"M jak miłość": Brutalny atak
Asia ukrywa się w Kaletach już od kilku tygodni, a detektyw, który działa na zlecenie sekty, wpada w końcu na jej trop. Czy Tarnowskiej i małemu Wojtkowi zagrozi niebezpieczeństwo?
Po wizycie u Doroty - matki Asi - detektyw tym razem uda się do Grabiny. I odwiedzi lokalny "bank informacji" - Kisielową.
- Wie pani, głupia sprawa, szukam dziewczyny...
- To źle pan trafił, bo ja jestem trochę za stara, a w dodatku mam męża!
- Podwoziłem tu, niedaleko, taką bardzo miłą blondynkę, nazywała się Joasia, ale... zgubiłem jej numer telefonu.
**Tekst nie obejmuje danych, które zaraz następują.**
==> config.mk <==
export PLATFORM = sky130hd
export DESIGN_NAME = register_sequencer
export DESIGN_NICKNAME = d
export VERILOG_FILES = /design/src/rtl/register_sequencer.sv
export SDC_FILE = /design/constraint.sdc
export NUM_CORES = 1
export LEC_CHECK = 0
export CAP_MARGIN = 20
export CORE_ASPECT_RATIO = 0.75
export CORE_MARGIN = 2
export CORE_UTILIZATION = 38
export CTS_CLUSTER_DIAMETER = 30
export DETAILED_ROUTE_END_ITERATION = 10
export PLACE_DENSITY = 0.78
export SLEW_MARGIN = 10
export SYNTH_ARGS = -nofsm -noshare
export SYNTH_HDL_FRONTEND = slang
export SYNTH_SLANG_ARGS = --single-unit
==> constraint.sdc <==
create_clock -name clk -period 1.5 [get_ports clk]
set_input_delay 0.15 -clock clk [delete_from_list [all_inputs] [get_ports clk]]
set_output_delay 0.15 -clock clk [all_outputs]
set_load 0.02 [all_outputs]
==> src/rtl/register_sequencer.sv <==
// Purpose:      expands LOAD / CLEAR / INC-by-N / DEC-by-N commands into single-cycle
//               load/inc/dec/clr pulses for a downstream register, saturating at 0 / all-ones.
// Latency:      LOAD/CLEAR act in cycle 1 and finish (done) in cycle 2; INC/DEC N pulse in
//               cycles 1..N and finish in cycle N+1 (one extra empty cycle when saturating).
// Backpressure: cmd_ready is high only in IDLE, so one command is in flight at a time;
//               a new command can be accepted on the edge that ends the done cycle.
//
// Ports:
//   clk, rst                 clock, asynchronous active-high reset
//   cmd_valid/cmd_ready      command handshake; cmd_op (00 LOAD, 01 INC, 10 DEC, 11 CLEAR)
//   cmd_data                 LOAD value, or repeat count in the low COUNT_SIZE bits
//   reg_value                current output of the downstream register
//   reg_in                   registered LOAD value driven to the register
//   reg_load/inc/dec/clr     register controls, at most one high per cycle
//   done                     one-cycle completion pulse
//   sat                      last step command stopped early at a limit
module register_sequencer #(
  parameter int DATA_SIZE  = 11,
  parameter int COUNT_SIZE = 4
) (
  input  logic                 clk,
  input  logic                 rst,
  input  logic                 cmd_valid,
  output logic                 cmd_ready,
  input  logic [1:0]           cmd_op,
  input  logic [DATA_SIZE-1:0] cmd_data,
  input  logic [DATA_SIZE-1:0] reg_value,
  output logic [DATA_SIZE-1:0] reg_in,
  output logic                 reg_load,
  output logic                 reg_inc,
  output logic                 reg_dec,
  output logic                 reg_clr,
  output logic                 done,
  output logic                 sat
);

  typedef enum logic [1:0] {
    S_IDLE  = 2'd0,
    S_LOAD  = 2'd1,
    S_STEP  = 2'd2,
    S_CLEAR = 2'd3
  } state_t;

  localparam logic [1:0] OP_LOAD  = 2'b00;
  localparam logic [1:0] OP_INC   = 2'b01;
  localparam logic [1:0] OP_DEC   = 2'b10;
  localparam logic [1:0] OP_CLEAR = 2'b11;

  localparam logic [COUNT_SIZE-1:0] REM_ONE = {{(COUNT_SIZE-1){1'b0}}, 1'b1};

  state_t                state;
  logic [1:0]            op;
  logic [COUNT_SIZE-1:0] rem;
  logic                  at_limit;
  logic                  step_go;

  // Limit check looks at the live register value, so a pulse is never
  // issued when it would wrap the register.
  always_comb begin
    at_limit = 1'b0;
    if (op == OP_INC) begin
      at_limit = &reg_value;
    end else begin
      at_limit = (reg_value == '0);
    end
  end

  assign step_go   = (state == S_STEP) && (rem != '0) && !at_limit;
  assign reg_inc   = step_go && (op == OP_INC);
  assign reg_dec   = step_go && (op == OP_DEC);
  assign reg_load  = (state == S_LOAD);
  assign reg_clr   = (state == S_CLEAR);
  // Gated with rst so the port reads 0 during reset even before the first edge.
  assign cmd_ready = (state == S_IDLE) && !rst;

  always_ff @(posedge clk or posedge rst) begin
    if (rst) begin
      state  <= S_IDLE;
      op     <= OP_LOAD;
      rem    <= '0;
      reg_in <= '0;
      done   <= 1'b0;
      sat    <= 1'b0;
    end else begin
      // done is a single-cycle pulse unless a transition below re-asserts it.
      done <= 1'b0;
      case (state)
        S_IDLE: begin
          if (cmd_valid) begin
            op  <= cmd_op;
            rem <= cmd_data[COUNT_SIZE-1:0];
            sat <= 1'b0;
            case (cmd_op)
              OP_LOAD: begin
                reg_in <= cmd_data;
                state  <= S_LOAD;
              end
              OP_CLEAR: state <= S_CLEAR;
              default:  state <= S_STEP;
            endcase
          end
        end
        S_LOAD: begin
          state <= S_IDLE;
          done  <= 1'b1;
        end
        S_CLEAR: begin
          state <= S_IDLE;
          done  <= 1'b1;
        end
        S_STEP: begin
          if (rem == '0) begin
            state <= S_IDLE;
            done  <= 1'b1;
            sat   <= 1'b0;
          end else if (at_limit) begin
            // Stopped short: this cycle carries no pulse.
            state <= S_IDLE;
            done  <= 1'b1;
            sat   <= 1'b1;
          end else begin
            rem <= rem - REM_ONE;
            if (rem == REM_ONE) begin
              state <= S_IDLE;
              done  <= 1'b1;
              sat   <= 1'b0;
            end
          end
        end
        default: state <= S_IDLE;
      endcase
    end
  end

endmodule

==> flow_summary.toml <==
[run_status]
outcome = "finished with violations"
failed_checks = "negative setup slack"

[synth]
synth.ff_latch_count = 21
mappedNetlistNets = 130
syn_inst = 98
ys.flop_type = "sky130_fd_sc_hd__dfrtp_1"
ys_async_sr_fraction_pct = 100
number_of_distinct_library_cells_after_synthesis = 33
syn_avg_cell_area_sq_um = 11.4
syn-cell-area_sq_mm = 0.00111
synth_seq_area_share_pct = 47.1
synth_edf_count = 0
count_of_synthesis_stage_warnings_from_yosys = 0

[setup_path]
setup.worst_path.end_class = "output port"
timing.critical_path.from_type = "primary input"
cp.required_ns = 1.35
cp_max_fo = 3
critical_path_arrival_ns = 1.61
setup.worst_path.class = "in2out"

[drt]
post_drt_wl_per_cell_um = 15.2
remaining_drc_errors = 0
initialDrtViolationCount = 65
firstDrtPassIters = 4
route.antenna.remaining_nets = 0
drt-vias-per-instance = 5.24
route.vias.total = 1079
total_routed_length_um = 3120

[cells_and_area]
antenna_cells_inserted = 0
multi_input_logic_area_sq_um = 622
finalInstanceArea_sq_mm = 0.00192
num-nets-final = 203
nFillCells = 190
layout-area-overhead-vs-synth_pct = 71.9
final_cell_mix = "sky130_fd_sc_hd__clkdlybuf4s50_1, sky130_fd_sc_hd__buf_4, sky130_fd_sc_hd__dfrtp_1, sky130_fd_sc_hd__mux2_2, sky130_fd_sc_hd__inv_1"
final_core_utilization_pct = 70.9
finish.cell_count_without_fillers = 206
most_frequent_standard_cell_in_the_layout_excluding_fill_and_tap_cells = "sky130_fd_sc_hd__clkdlybuf4s50_1"
register_area_sq_um = 526
drive_above_1_share_pct = 34.1

[floorplanning]
num_rows = 16
die-height_um = 50.9
core_region_area_sq_mm = 0.00270
die-area_sq_mm = 0.00339
io_pins = 45
floorplan.die.width_um = 66.5
initial_core_util_pct = 41.2

[placed_design]
dpl.hpwl_um = 2350
finalWeightedCongestion = 0.865
place.detailed.instances = 199
io_buffer_count = 44
place_worst_setup_slack_ns = -0.693
dpl_cell_area_sq_mm = 0.00180

[grt]
grt_pass1_vias = 1135
groute.usage.overall_pct = 20.1
global_route.overflow_total = 0
antenna_found_initial = 0
grt_start_max_net_pins = 22
grt_first_pass_wirelength_um = 5130

[power_and_ir_drop]
p_total_mw = 3.50
power_density_mw_per_mm2 = 1830
leakage_nw = 0.886
vdd_ir_drop_max_uv = 1250

[timing]
fmax_mhz = 567
hold-worst-slack_ns = 0.252
unrepaired_setup_endpoints_after_global_routing = "true"
period_share_pct = 118
final_hold_viol_count = 0
fin_setup_tns_ns = -1.08
post-route-min-period_ns = 1.76
worst_clock_skew_ns = 0.00544
setup_violations = 7
fin_ws_ns = -0.263
slew_at_the_pin_closest_to_its_max_slew_limit_ns = 0.369
slew_violations = 0
relSlewSlack_pct = 75.3

[cts]
clock_path_buffers = 2
clock_tree.root_cell = "sky130_fd_sc_hd__clkbuf_8"
clkLatencyLatePin_ns = 0.27
cts_hold_repair.buffers = 0
ctsHtreeMaxLevel = 1
clk_transition_reported_paths_ns = 0.08
cts.sinks = 21
cts_tree = "yes"
cts-buffers-inserted = 3

[min_path]
holdCritPathClass = "in2async"

[flow_run]
drv_cap = 0
registers in the layout, indices dropped and copies added, names as in the netlist:
register and flops:
done 1, reg_in 11, sat 1, rem 4
op 2, state 2
final timing paths:
| check | slack (ns) | start | depth (start not counted) | endpoint |
|---|---|---|---|---|
| setup / recovery | -0.26 | reg_value[10] | 6 | reg_dec |
| hold / removal | 0.25 | rst | 3 | reg_in[4]$_DFFE_PP0P_ |
| setup reg to reg | -0.15 | op[1]$_DFFE_PP0P_ | 5 | rem[1]$_DFFE_PP0P_ |
| hold reg to reg | 0.50 | sat$_DFFE_PP0P_ | 1 | sat$_DFFE_PP0P_ |
| max in group asynchronous | 1.03 | rst | 3 | reg_in[8]$_DFFE_PP0P_ |
| min in group clk | 0.49 | cmd_data[4] | 2 | reg_in[4]$_DFFE_PP0P_ |
worst max-delay path: stages:
cell	delay, ns
sky130_fd_sc_hd__clkdlybuf4s50_1	0.50
sky130_fd_sc_hd__nand3_2	0.09
sky130_fd_sc_hd__or4_4	0.56
sky130_fd_sc_hd__nand3_4	0.13
sky130_fd_sc_hd__nor3b_4	0.05
sky130_fd_sc_hd__buf_6	0.12
Yosys cell counts, types with 2 or more instances:
library cell               n  share of area [%]
sky130_fd_sc_hd__a21o_1    2                1.3
sky130_fd_sc_hd__a21oi_1   2               0.90
sky130_fd_sc_hd__and2_1    3                1.7
sky130_fd_sc_hd__dfrtp_1  21                 47
sky130_fd_sc_hd__ha_1      5                5.6
sky130_fd_sc_hd__inv_1     7                2.4
sky130_fd_sc_hd__mux2_2   11                 11
sky130_fd_sc_hd__mux2i_1   2                1.8
sky130_fd_sc_hd__nand2_1   4                1.3
sky130_fd_sc_hd__nand3_1   3                1.3
sky130_fd_sc_hd__nand4_1   2                1.1
sky130_fd_sc_hd__nor2_1    8                2.7
sky130_fd_sc_hd__nor3_1    3                1.3
sky130_fd_sc_hd__nor4_1    4                2.2
sky130_fd_sc_hd__o21ai_0   3                1.3
metal layers:
| metal | GRT usage [%] | vias to the layer above | wire, um |
|---|---|---|---|
| met5 | 0 | - | 0 |
| met2 | 35.0 | 40 | 1580 |
| met4 | 5.44 | 0 | 24 |
| li1 | - | 517 | - |
| met3 | 5.95 | 4 | 188 |
| met1 | 24.3 | 518 | 1330 |
layout make-up:
| class | instances | share of cell area (%) |
|---|---|---|
| flip-flops and latches | 21 | 27.4 |
| clock inverters | 1 | 0.261 |
| multi-input cells | 69 | 32.4 |
| well taps | 36 | 2.35 |
| clock buffers | 3 | 2.15 |
| repair buffers | 69 | 34.0 |
| inverters | 7 | 1.37 |
logic make-up (layout without fill, tap and decap cells):
group / count (synthesis) / in the layout / share of synthesized area (%)
and+or+nand+nor: 34 / 34 / 18.9
DFF: 21 / 21 / 47.1
AOI/OAI and AO/OA: 16 / 16 / 11.9
muxes: 13 / 13 / 12.9
buffers and inverters: 8 / 80 / 2.81
adders and majority gates: 5 / 5 / 5.61
xor gates and xnor gates: 1 / 1 / 0.786
power by group:
group | switching, mW | total, mW | internal [mW]
sequential | 0.138 | 0.967 | 0.829
clock | 0.194 | 0.379 | 0.185
combinational | 0.999 | 2.16 | 1.16
total | 1.33 | 3.50 | 2.17
what timing repair did:
| item | CTS | global route |
|---|---|---|
| cloned | 0 | 0 |
| pin swaps | 3 | 2 |
| buffers inserted | 2 | 1 |
| setup endpoints to repair | 20 | 21 |
| gates resized for setup | 20 | 13 |
No activity file was read; power rests on OpenSTA's default activity.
Dobrze, że strzeliłem tę fotkę! - mężczyzna, z grzecznym uśmiechem, pokaże sprzedawczyni zdjęcie z telefonu. - Pani na pewno zna wszystkich w okolicy... Może ktoś taki mieszka tu gdzieś niedaleko?
Ale tym razem sąsiadka Mostowiaków rozłoży bezradnie ręce: - Może mieszka, ale jak dla mnie zdjęcie jest za małe i niewyraźne, a ja, proszę pana... wróżką nie jestem!
Porażka w Grabinie jednak detektywa nie powstrzyma... I kilka godzin później mężczyzna skontaktuje się z Anką, koleżanką Asi z kasyna. Dziewczyna - za odpowiednią opłatą - zadzwoni do Tarnowskiej i umówi się z "przyjaciółką", na spotkanie...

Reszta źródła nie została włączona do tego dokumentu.